Description of problem:
Smoke tests seem to be failing for different patches for reasons unrelated to the patches themselves:
These are the dbench failures.
Seemingly all these are on slave34. I'm going to quickly sample all the smoke failures to see if they're all happening on slave34.
Data from the last 100 smoke jobs:
Michael and Rajesh, do you have any idea what's going on in these failures. Any pointers to look at where to start debugging would also be useful.
I'm inclined to think that this is a Gluster bug than an infra issue. What could cause "Transport endpoint is not connected" errors from Gluster?
From what I can see from rudimentary searches:
"Transport endpoint is not connected" most likely means the FUSE mount has crashed. This most definitely means an intermittent bug has slipped past us?
I'm guessing Pranith was looking for /var/log/glusterfs files. I've added the logic to grab them for smoke.

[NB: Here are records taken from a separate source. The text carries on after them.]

==> src/rtl/cla_multiword_seq.sv <==
// Multi-precision add/subtract: streams NBYTES-wide operands through one
// shared 8-bit CLA adder, LSB byte first, with the carry held in a register.
module cla_multiword_seq
  import cla_multiword_seq_pkg::*;
#(
  parameter int NBYTES = 4
) (
  input  logic                  clk,
  input  logic                  rst,
  input  logic                  in_valid,
  output logic                  in_ready,
  input  logic                  op_sub,
  input  logic [8*NBYTES-1:0]   a,
  input  logic [8*NBYTES-1:0]   b,
  output logic                  out_valid,
  input  logic                  out_ready,
  output logic [8*NBYTES-1:0]   result,
  output logic                  cout,
  output logic                  ovf
);

  localparam int W    = 8 * NBYTES;
  localparam int IDXW = (NBYTES > 1) ? $clog2(NBYTES) : 1;
  localparam logic [IDXW-1:0] LAST_IDX = IDXW'(NBYTES - 1);

  state_t          state_r;
  state_t          next_state;
  logic [W-1:0]    a_r;
  logic [W-1:0]    b_r;
  logic            carry_r;
  logic [IDXW-1:0] idx_r;
  logic [7:0]      byte_a;
  logic [7:0]      byte_b;
  logic [7:0]      byte_sum;
  logic            byte_cout;
  logic            last_byte;
  logic            accept;

  assign byte_a    = a_r[BYTE_W*idx_r +: BYTE_W];
  assign byte_b    = b_r[BYTE_W*idx_r +: BYTE_W];
  assign last_byte = (idx_r == LAST_IDX);
  assign in_ready  = (state_r == ST_IDLE);
  assign out_valid = (state_r == ST_DONE);
  assign accept    = in_valid & in_ready;

  cla_multiword_seq_cla8 u_cla8 (
    .a    (byte_a),
    .b    (byte_b),
    .cin  (carry_r),
    .sum  (byte_sum),
    .cout (byte_cout)
  );

  // State register
  always_ff @(posedge clk or posedge rst) begin
    if (rst) begin
      state_r <= ST_IDLE;
    end else begin
      state_r <= next_state;
    end
  end

  // Next-state decode
  always_comb begin
    next_state = state_r;
    case (state_r)
      ST_IDLE: begin
        if (accept) next_state = ST_RUN;
        else        next_state = ST_IDLE;
      end
      ST_RUN: begin
        if (last_byte) next_state = ST_DONE;
        else           next_state = ST_RUN;
      end
      ST_DONE: begin
        if (out_ready) next_state = ST_IDLE;
        else           next_state = ST_DONE;
      end
      default: next_state = ST_IDLE;
    endcase
  end

  // Operand capture, per-byte accumulation and final flag registration
  always_ff @(posedge clk or posedge rst) begin
    if (rst) begin
      a_r     <= {W{1'b0}};
      b_r     <= {W{1'b0}};
      carry_r <= 1'b0;
      idx_r   <= {IDXW{1'b0}};
      result  <= {W{1'b0}};
      cout    <= 1'b0;
      ovf     <= 1'b0;
    end else begin
      case (state_r)
        ST_IDLE: begin
          if (accept) begin
            a_r     <= a;
            // Subtract is a + ~b + 1: invert here, inject the 1 as carry-in
            b_r     <= op_sub ? ~b : b;
            carry_r <= op_sub;
            idx_r   <= {IDXW{1'b0}};
            result  <= {W{1'b0}};
          end
        end
        ST_RUN: begin
          result[BYTE_W*idx_r +: BYTE_W] <= byte_sum;
          carry_r <= byte_cout;
          if (last_byte) begin
            idx_r <= {IDXW{1'b0}};
            cout  <= byte_cout;
            ovf   <= (a_r[W-1] == b_r[W-1]) & (byte_sum[7] != a_r[W-1]);
          end else begin
            idx_r <= idx_r + 1'b1;
          end
        end
        ST_DONE: begin
          carry_r <= carry_r;
        end
        default: begin
          carry_r <= 1'b0;
        end
      endcase
    end
  end

endmodule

We never did get them for smoke: https://github.com/gluster/glusterfs-patch-acceptance-tests/pull/62/files
The script: https://github.com/gluster/glusterfs-patch-acceptance-tests/blob/master/smoke.sh
Success case: https://build.gluster.org/job/smoke/30870/console
10:47:56 + wait %3
---> This happens when %2 wait is complete, so dbench was done by this time and the script started waiting on %3 (IOW the line printed is going to be executed)
10:48:51 All tests successful.
10:48:51 Files=191, Tests=1960, 129 wallclock secs ( 1.28 usr 0.36 sys + 9.57 cusr 7.43 csys = 18.64 CPU)
10:48:51 Result: PASS
---> %3 (compliance) completed (took about 129 seconds, dbench would take about 71-72 seconds including the warmup), so the wait above was over and we proceed
---> cleanup starts
10:48:51 + rm -rf clients
10:48:53 + cd -
10:48:53 + finish
10:48:53 + RET=0
---> NOTE: RET here takes the output of rm -rf clients, not sure if this is intended
10:48:53 + '[' 0 -ne 0 ']'
10:48:53 + cleanup
---> cleanup invoked by the finish, and this possibly has the set -x enabled by the script (but watchdog does not see the failed case)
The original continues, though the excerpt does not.